DPA Privacy can support your climbing trail with knowledgeable guides who will help you decide what will suit you best and then guide you to your goal. That goal can be reaching the summit or getting to Basecamp. You can step in at any level from ‘ground zero’ to the last level before the top. DPA Privacy identifies 5 different levels to reach the top:
1. Start of the trail
Starting at ground zero the first track brings you to level 1, the ‘start of the trail’. At level one, the organisation collects and processes personal data whereby choices about the processing are made on the execution level. This takes place from a personal perspective and depends on the knowledge and expertise of the individual that does the processing.
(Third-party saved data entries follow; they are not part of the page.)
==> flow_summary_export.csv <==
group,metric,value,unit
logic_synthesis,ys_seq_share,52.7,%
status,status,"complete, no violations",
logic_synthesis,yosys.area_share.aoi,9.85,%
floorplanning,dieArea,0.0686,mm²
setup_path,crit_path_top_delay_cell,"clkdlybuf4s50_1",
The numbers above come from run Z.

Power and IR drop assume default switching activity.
==> run E: inputs <==
==> flow/design.v (excerpt) <==
module ram_single_port(
    input clk,
    input write_en,
    input reset,
    input [6:0] addr,
    input [7:0] data_in,
    output reg [7:0] data_out    
);
clock: 3.51 ns
lec_check: 0
abc_area: 0
cap_margin: 25
cell_pad_in_sites_global_placement: 0
core_margin: 2
core_utilization: 70
cts_cluster_diameter: 119
max_routing_layer: met4
min_routing_layer: met1
place_density: 0.62
setup_slack_margin: 0.77
slew_margin: 10
run.sh (not shown) runs the stock make flow with config.mk's settings and CLKGATE_MAP_FILE=.
==> run F: changes against run E <==
- CTS_CLUSTER_DIAMETER: 119 -> 27
- PLACE_DENSITY: 0.62 -> 0.55
- SETUP_SLACK_MARGIN: 0.77 -> 0.46
==> flow/constraint.sdc (replaced) <==
create_clock -name core_clock -period 2.0 [get_ports {clk}]
set_input_delay 0.4000 -clock core_clock [delete_from_list [all_inputs] [get_ports {clk}]]
set_output_delay 0.4000 -clock core_clock [all_outputs]
set_load 0.01 [all_outputs]
==> run R: changes against run E <==
- ABC_AREA: 0 -> not set
- CAP_MARGIN: 25 -> 15
- CELL_PAD_IN_SITES_GLOBAL_PLACEMENT: 0 -> not set
- CORE_UTILIZATION: 70 -> 72
- CTS_CLUSTER_DIAMETER: 119 -> not set
- CTS_CLUSTER_SIZE: not set -> 35
- MAX_ROUTING_LAYER: met4 -> not set
- MIN_ROUTING_LAYER: met1 -> not set
- PLACE_DENSITY: 0.62 -> 0.38
- SETUP_SLACK_MARGIN: 0.77 -> 0.6
- SLEW_MARGIN: 10 -> 20
==> flow/constraint.sdc (replaced) <==
create_clock -name core_clock -period 2.07 [get_ports {clk}]
set_input_delay 0.4140 -clock core_clock [delete_from_list [all_inputs] [get_ports {clk}]]
set_output_delay 0.4140 -clock core_clock [all_outputs]
set_load 0.01 [all_outputs]
==> run P: changes against run E <==
- ABC_AREA: 0 -> not set
- CAP_MARGIN: 25 -> 35
- CELL_PAD_IN_SITES_GLOBAL_PLACEMENT: 0 -> not set
- CORE_UTILIZATION: 70 -> 72
- CTS_CLUSTER_DIAMETER: 119 -> 382
- CTS_CLUSTER_SIZE: not set -> 18
- MAX_ROUTING_LAYER: met4 -> not set
- MIN_ROUTING_LAYER: met1 -> not set
- PLACE_DENSITY: 0.62 -> not set
- PLACE_DENSITY_LB_ADDON: not set -> 0.0
- SETUP_SLACK_MARGIN: 0.77 -> -0.28
- SLEW_MARGIN: 10 -> 20
==> flow/constraint.sdc (replaced) <==
create_clock -name core_clock -period 3.94 [get_ports {clk}]
set_input_delay 0.7880 -clock core_clock [delete_from_list [all_inputs] [get_ports {clk}]]
set_output_delay 0.7880 -clock core_clock [all_outputs]
set_load 0.01 [all_outputs]
==> results <==
Floorplan Core Area: run E 34370 µm²; run R 33360 µm²; run P 33360 µm²; run F 34370 µm²
Non-filler cells, final: run E 2413; run R 2560; run P 2299; run F 2654
Crit path arrival time: run E 3.03 ns; run R 2.47 ns; run P 3.33 ns; run F 2.65 ns
Number of H-tree branching levels: run E 2; run R 2; run P 2; run F 3
Clock insertion delay at the later pin of the skew report: run E 0.61 ns; run R 0.61 ns; run P 0.54 ns; run F 0.66 ns
Worst EP required: run E 3.84 ns; run R 2.42 ns; run P 4.16 ns; run F 2.36 ns
Sequential cell fraction of total power: run E 0.534; run R 0.507; run P 0.598; run F 0.388
Horizontal die dimension: run E 190.4 µm; run R 187.8 µm; run P 187.8 µm; run F 190.4 µm
Number of global-route vias before repair: run E 15750; run R 18430; run P 15440; run F 19390
Clock network power: run E 0.00523 W; run R 0.00939 W; run P 0.00338 W; run F 0.0176 W
Crit path from: run E addr[0]; run R memory[2][3]; run P addr[1]; run F memory[54][3]
Design Area, Final: run E 27320 µm²; run R 30600 µm²; run P 26270 µm²; run F 32080 µm²
Worst Hold Margin: run E 0.7011 ns; run R 0.3819 ns; run P 0.8251 ns; run F 0.4024 ns
Run status: run E complete, no violations; run R complete, but fails checks; run P complete, no violations; run F complete, but fails checks
Reasons for failing layout checks: run E -; run R negative setup slack; run P -; run F negative setup slack
Share of total power in combinational logic: run E 0.082; run R 0.109; run P 0.088; run F 0.081
Detail-routed net length per standard cell: run E 28.29 µm; run R 33.71 µm; run P 28.54 µm; run F 35.67 µm
Total placed instance area: run E 25740 µm²; run R 27920 µm²; run P 25280 µm²; run F 27750 µm²
Setup repair after global routing missed its margin: run E no; run R yes; run P no; run F yes
Post-route clock period utilization: run E 0.7684; run R 1.023; run P 0.7900; run F 1.146
Standby leakage power: run E 9.785 nW; run R 11.08 nW; run P 9.216 nW; run F 11.83 nW
Violation count after the first detailed-route iteration: run E 2423; run R 3421; run P 2695; run F 3773
HPWL after DPL: run E 45.01 mm; run R 48.95 mm; run P 43.06 mm; run F 48.75 mm
Post-CTS Setup Repair Bufs: run E 0; run R 12; run P 0; run F 11
Die outline area: run E 36250 µm²; run R 35260 µm²; run P 35260 µm²; run F 36250 µm²
Crit path to: run E data_out[7]; run R data_out[3]; run P memory[39][4]; run F data_out[3]
--- flow/config.mk ---
export PLATFORM = sky130hd
export DESIGN_NAME = Benes_8p
export DESIGN_NICKNAME = Benes_8p
export VERILOG_FILES = /design/flow/design.v
export SDC_FILE = /design/flow/constraint.sdc
export NUM_CORES = 4
export LEC_CHECK = 0
export CAP_MARGIN = 20
export CORE_MARGIN = 2
export CORE_UTILIZATION = 70
export CTS_CLUSTER_SIZE = 33
export HOLD_SLACK_MARGIN = 0.26
export SETUP_SLACK_MARGIN = -0.16
export SLEW_MARGIN = 20
--- flow/constraint.sdc ---
create_clock -name core_clock -period 1.55 [get_ports {clk}]
set_input_delay 0.3100 -clock core_clock [delete_from_list [all_inputs] [get_ports {clk}]]
set_output_delay 0.3100 -clock core_clock [all_outputs]
set_load 0.01 [all_outputs]
## build 42
## LMFE
module LMFE ( clk, reset, Din, in_en, busy, out_valid, Dout, mem_cen, mem_wen, mem_addr, mem_d, mem_q);
Settings: LEC_CHECK=0, ABC_AREA=1, CAP_MARGIN=20, CELL_PAD_IN_SITES_DETAIL_PLACEMENT=2, CELL_PAD_IN_SITES_GLOBAL_PLACEMENT=3, CORE_MARGIN=7, CORE_UTILIZATION=40, GPL_ROUTABILITY_DRIVEN=0, HOLD_SLACK_MARGIN=0.23, MAX_ROUTING_LAYER=met4, MIN_ROUTING_LAYER=met2, PLACE_DENSITY_LB_ADDON=0.15, SLEW_MARGIN=20; clock period 6.0 ns.
run.sh (not shown) runs the stock make flow with config.mk's settings and CLKGATE_MAP_FILE=.
Build 42: full flow OK, the timing, design-rule and antenna checks passed
#### Input delta (build 6 over build 42)
-- flow/config.mk --
<<< build 42, line 10
export CELL_PAD_IN_SITES_DETAIL_PLACEMENT = 2
export CELL_PAD_IN_SITES_GLOBAL_PLACEMENT = 3
export CORE_MARGIN = 7
>>> build 6, line 10
export CELL_PAD_IN_SITES_DETAIL_PLACEMENT = 2
export CELL_PAD_IN_SITES_GLOBAL_PLACEMENT = 0
export CORE_MARGIN = 7
<<< build 42, line 16
export MAX_ROUTING_LAYER = met4
export MIN_ROUTING_LAYER = met2
export PLACE_DENSITY_LB_ADDON = 0.15
>>> build 6, line 16
export MAX_ROUTING_LAYER = met4
export MIN_ROUTING_LAYER = met1
export PLACE_DENSITY_LB_ADDON = 0.15
==> flow/constraint.sdc <==
create_clock -name core_clock -period 2.64 [get_ports {clk}]
set_input_delay 0.5280 -clock core_clock [delete_from_list [all_inputs] [get_ports {clk}]]
set_output_delay 0.5280 -clock core_clock [all_outputs]
set_load 0.01 [all_outputs]
==> comparison <==
Build 6: ODB-0269 in global routing -> run aborted
~same horizontal die size in build 42 and build 6
Comparing build 42 with build 6, the count of standard-cell rows came out essentially unchanged.
Core outline area essentially unchanged between build 6 and build 42.
Build 42 -> build 6: sink count of the clock tree delta 0, exact match
Number of instances in the synthesized netlist of build 6 is on par with build 42.
Diff build 42 -> build 6 | placed standard-cell area | up by a little under 10%
Top-level I/O count came out exactly the same in build 42 and build 6.
Number of cells in the design after placement is lower on build 42
Inputs modified between build 6 and build 45:
==> flow/config.mk <==
export PLATFORM = sky130hd
export DESIGN_NAME = LMFE
export DESIGN_NICKNAME = LMFE
export VERILOG_FILES = /design/flow/design.v
export SDC_FILE = /design/flow/constraint.sdc
export NUM_CORES = 4
export LEC_CHECK = 0
export CAP_MARGIN = 20
export CORE_MARGIN = 2
export CORE_UTILIZATION = 36
export SLEW_MARGIN = 20
==> flow/constraint.sdc <==
create_clock -name core_clock -period 8.77 [get_ports {clk}]
set_input_delay 1.7540 -clock core_clock [delete_from_list [all_inputs] [get_ports {clk}]]
set_output_delay 1.7540 -clock core_clock [all_outputs]
set_load 0.01 [all_outputs]
[summary]
Of build 6 and build 45, only build 6 never reached the final stage.
FAIL build 6 @ global routing: tool exited with error
Area share of fa/ha/maj cells after synthesis essentially unchanged between build 6 and build 45.
Die size: build 45 exceeds build 6
For the placeable core region, build 45 came in about 13% higher than build 6 did.
When build 45 is set beside build 6, its post-detailed-placement half-perimeter wirelength turns out to be about 50% smaller.
| number of I/O pins | build 45 vs build 6 | ≈ equal |
Against build 6, build 45 comes in 9.6 points higher on proportion of synthesized area in mux cells.
CTS buffer count came out lower on build 45 than on build 6.
--- input diff build 45..build 10 ---
-- flow/config.mk --
<<< build 45, line 9
export CORE_MARGIN = 2
export CORE_UTILIZATION = 36
export SLEW_MARGIN = 20
>>> build 10, line 9
export CORE_MARGIN = 2
export CORE_UTILIZATION = 65
export SLEW_MARGIN = 20
==> flow/constraint.sdc <==
create_clock -name core_clock -period 3.25 [get_ports {clk}]
set_input_delay 0.6500 -clock core_clock [delete_from_list [all_inputs] [get_ports {clk}]]
set_output_delay 0.6500 -clock core_clock [all_outputs]
set_load 0.01 [all_outputs]
[summary]
Build 10 completed end to end with timing, DRC and antenna clean. Going from build 45 to build 10, the worst setup slack was found to have gone down by 3.83 ns. Diff build 45 -> build 10 | worst hold slack | decrease of 0.025 ns. Build 45 -> build 10: yosys stat chip area flat. For non-clock buffer count in the final layout, dividing the value from build 10 by the value from build 45 gives 3.4. Build 10 ends up with a weighted congestion reported at the end of routability-driven placement that is about 15% higher than in build 45. Build 10 ended up with a lower cell count along the critical path than build 45 did. Re fraction of the mapped netlist area in simple logic gates: no difference whatsoever between build 10 and build 45.

LMFE again, from the RTL that the note above started with.
export LEC_CHECK = 0
export ABC_AREA = 1
export CAP_MARGIN = 20
export CELL_PAD_IN_SITES_DETAIL_PLACEMENT = 2
export CELL_PAD_IN_SITES_GLOBAL_PLACEMENT = 0
export CORE_MARGIN = 9
export CORE_UTILIZATION = 40
export GPL_ROUTABILITY_DRIVEN = 0
export HOLD_SLACK_MARGIN = 0.23
export MAX_ROUTING_LAYER = met4
export MIN_ROUTING_LAYER = met1
export PLACE_DENSITY_LB_ADDON = 0.12
export SETUP_SLACK_MARGIN = 0.63
export SLEW_MARGIN = 20
create_clock -name core_clock -period 2.64 [get_ports {clk}]
The baseline did not get past clock tree synthesis, error DPL-0033.
Rerun with:
Settings changed: ABC_AREA 1 to not set, CELL_PAD_IN_SITES_DETAIL_PLACEMENT 2 to not set, CELL_PAD_IN_SITES_GLOBAL_PLACEMENT 0 to not set, CORE_MARGIN 9 to 2, GPL_ROUTABILITY_DRIVEN 0 to not set, HOLD_SLACK_MARGIN 0.23 to not set, MAX_ROUTING_LAYER met4 to not set, MIN_ROUTING_LAYER met1 to not set, PLACE_DENSITY_LB_ADDON 0.12 to not set, SETUP_SLACK_MARGIN 0.63 to not set.
Clock period 2.64 ns to 4.21 ns, I/O delays scaled along.
Result: The changed run went through all stages and came out clean. Synthesized cell count came out lower by about a fifth. Area after synthesis came out higher slightly. Die area came out lower by a little under a tenth.
Rerun with:
Settings changed: CORE_UTILIZATION 40 to 71, CTS_CLUSTER_DIAMETER set to 57, SETUP_SLACK_MARGIN set to 0.85.
Clock period 4.21 ns to 3.25 ns, I/O delays scaled along.
Effect:
- With this change the flow reached the layout checks and failed them: negative setup slack
- die area fell by well over a third
- core utilization rose by 45 points
- worst setup slack got worse by 1.3 ns
- fmax fell by a little under a tenth
Rerun with:
Settings changed: ABC_AREA set to 1, CORE_UTILIZATION 71 to 70, CTS_CLUSTER_DIAMETER 57 to 371, SETUP_SLACK_MARGIN 0.85 to not set.
Clock period 3.25 ns to 2.82 ns, I/O delays scaled along.
After rerunning: The new run produced a layout that fails on negative setup slack. Global-route usage came out lower by 0.29 points. Non-clock buffer count drops by 49.
Rerun with:
Settings changed: CTS_CLUSTER_SIZE set to 53, PLACE_DENSITY_LB_ADDON set to 0.01, SETUP_SLACK_MARGIN set to 0.75.
Effect: Now the flow never finished: it broke off in global routing. Synthesized cell count stays the same. Die size stays the same. Synthesized area stays the same.

run 1:
LMFE again, from the RTL that the note above started with.
Design LMFE, start of the top module:
module LMFE ( clk, reset, Din, in_en, busy, out_valid, Dout, mem_cen, mem_wen, mem_addr, mem_d, mem_q);
clock: 3.54 ns
lec_check: 0
cap_margin: 10
cell_pad_in_sites_global_placement: 1
core_aspect_ratio: 1.06
core_margin: 2
core_utilization: 60
cts_cluster_size: 81
gpl_timing_driven: 1
hold_slack_margin: -0.06
min_routing_layer: met1
place_density: 0.62
slew_margin: 20
Input changes introduced in run 2 (baseline for comparison: run 1):
# run 1
export LEC_CHECK = 0
export CAP_MARGIN = 10
export CELL_PAD_IN_SITES_GLOBAL_PLACEMENT = 1
export CORE_ASPECT_RATIO = 1.06
export CORE_MARGIN = 2
export CORE_UTILIZATION = 60
export CTS_CLUSTER_SIZE = 81
export GPL_TIMING_DRIVEN = 1
export HOLD_SLACK_MARGIN = -0.06
export MIN_ROUTING_LAYER = met1
export PLACE_DENSITY = 0.62
export SLEW_MARGIN = 20
create_clock -name core_clock -period 3.54 [get_ports {clk}]
# run 2
export LEC_CHECK = 0
export ABC_AREA = 1
export CAP_MARGIN = 10
export CELL_PAD_IN_SITES_GLOBAL_PLACEMENT = 0
export CORE_ASPECT_RATIO = 1.06
export CORE_MARGIN = 2
export CORE_UTILIZATION = 66
export CTS_CLUSTER_SIZE = 81
export GPL_TIMING_DRIVEN = 1
export MIN_ROUTING_LAYER = met1
export PLACE_DENSITY_LB_ADDON = 0.06
export SLEW_MARGIN = 20
create_clock -name core_clock -period 2.1 [get_ports {clk}]
[summary]
Run 2 did not finish; a tool error ended it in clock tree synthesis (4_1_cts). Taking run 1 as 1.0, run 2 lands at 0.842 on average size of a mapped cell. Run 2 vs run 1: routability congestion estimate up in run 2. Measured against each other, run 1 and run 2 differ in setup slack after placement, the higher figure coming from run 1. Of run 1 and run 2, the run reporting the lower post-synthesis share of cell area spent on and-or and or-and gates was run 1. The final reports for run 2 and run 1 show vertical extent of the die lower in the former. Run 2 vs. run 1: initial core utilization went up by 5.5 points. Chip width shrinks by a few percent when moving from run 1 to run 2. On synthesized area, run 1 loses to run 2. Instance area at placement was higher in the run labelled run 2. On synthesized cell count: between run 1 and run 2, it ends up higher for run 2.
Modified inputs, run 3 compared to run 2
# run 2
export LEC_CHECK = 0
export ABC_AREA = 1
export CAP_MARGIN = 10
export CELL_PAD_IN_SITES_GLOBAL_PLACEMENT = 0
export CORE_ASPECT_RATIO = 1.06
export CORE_MARGIN = 2
export CORE_UTILIZATION = 66
export CTS_CLUSTER_SIZE = 81
export GPL_TIMING_DRIVEN = 1
export MIN_ROUTING_LAYER = met1
export PLACE_DENSITY_LB_ADDON = 0.06
export SLEW_MARGIN = 20
create_clock -name core_clock -period 2.1 [get_ports {clk}]
# run 3
export LEC_CHECK = 0
export CAP_MARGIN = 10
export CELL_PAD_IN_SITES_GLOBAL_PLACEMENT = 1
export CORE_ASPECT_RATIO = 1.06
export CORE_MARGIN = 2
export CORE_UTILIZATION = 59
export CTS_CLUSTER_SIZE = 81
export GPL_TIMING_DRIVEN = 1
export HOLD_SLACK_MARGIN = -0.06
export MIN_ROUTING_LAYER = met1
export PLACE_DENSITY = 0.62
export SLEW_MARGIN = 20
create_clock -name core_clock -period 3.47 [get_ports {clk}]
## What came out
In summary, run 3 completed successfully, with a layout that passed the timing, design-rule and antenna checks.
On simple-gate share of the synthesized area, run 3 and run 2 are neck and neck.
Diff run 2 -> run 3: horizontal extent of the die rose by about 6%, multiplexer share of the synthesized area now larger, synthesized cell count dropped 764.
Delta (run 3 minus run 2): total standard cell area after synthesis picked up an extra 0.95%, share of flip-flops with an asynchronous set or reset neither gained nor lost much, compound-gate portion of the synthesized area lost 6.1 points, yosys synthesis chip area picked up an extra 360 sq um, die area picked up an extra 13%.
No formal guidance stands at the basis of these processes and no management cycle is implemented to plan-do-check and act on privacy choices and incidents. If your organisation is at this level, DPA Privacy can help you rearch the next level. To be GDPR compliant you have to climb at least to level three (Basecamp).
2. Into the foothills
But to stay on track, moving ‘into the foothills’ means looking at level 2. Here organisations collect and process personal data whereby choices about the processing are made based on operational policies and guidelines that are shared by the departmental data processors. This does not yet take place from an organisation-wide approach but rather on a (sub-)departmental level. The learning cycle is therefore limited to the department only. Limited structural reporting takes place about data protection, but it doesn’t end up in the organisational dashboard of performance indicators.
3. Basecamp
From level 2, ‘Basecamp’ is in sight. Here at level 3 the organisation collects and processes personal data, whereby choices about the processing are made based on organisation-wide operational policies, work instructions and guidelines. This takes place from a top-down formal and broad established decision making process with an integral and organisation-wide learning cycle. Structural data protection reporting and evaluation takes place implying that top-management is involved in governing the progress. The GDPR sees this level - and this is crucial - as the minimum level for data protection compliance.
4. Slope of the mountain
If we continue our journey we will head towards the ‘slope of the mountain’. This is level 4 and here organisations collect and process personal data, whereby the speed and quality of the interactions are controlled. The operational reality at the slope of the mountain is constantly monitored and adjusted to achieve the organisation-wide policy goals.
5. The summit
Then there is only ‘the summit’ above us, the final track towards level 5. Arriving at the highest level, there is a strong and explicit link between external requirements, security objectives, general policy, specific policy and implementation. All choices are based on an extensive, accurate analysis. This results in the possibility to dynamically adapt the organisation based on practical experiences and prognoses from outside the organisation… and the view from the summit is magnificent!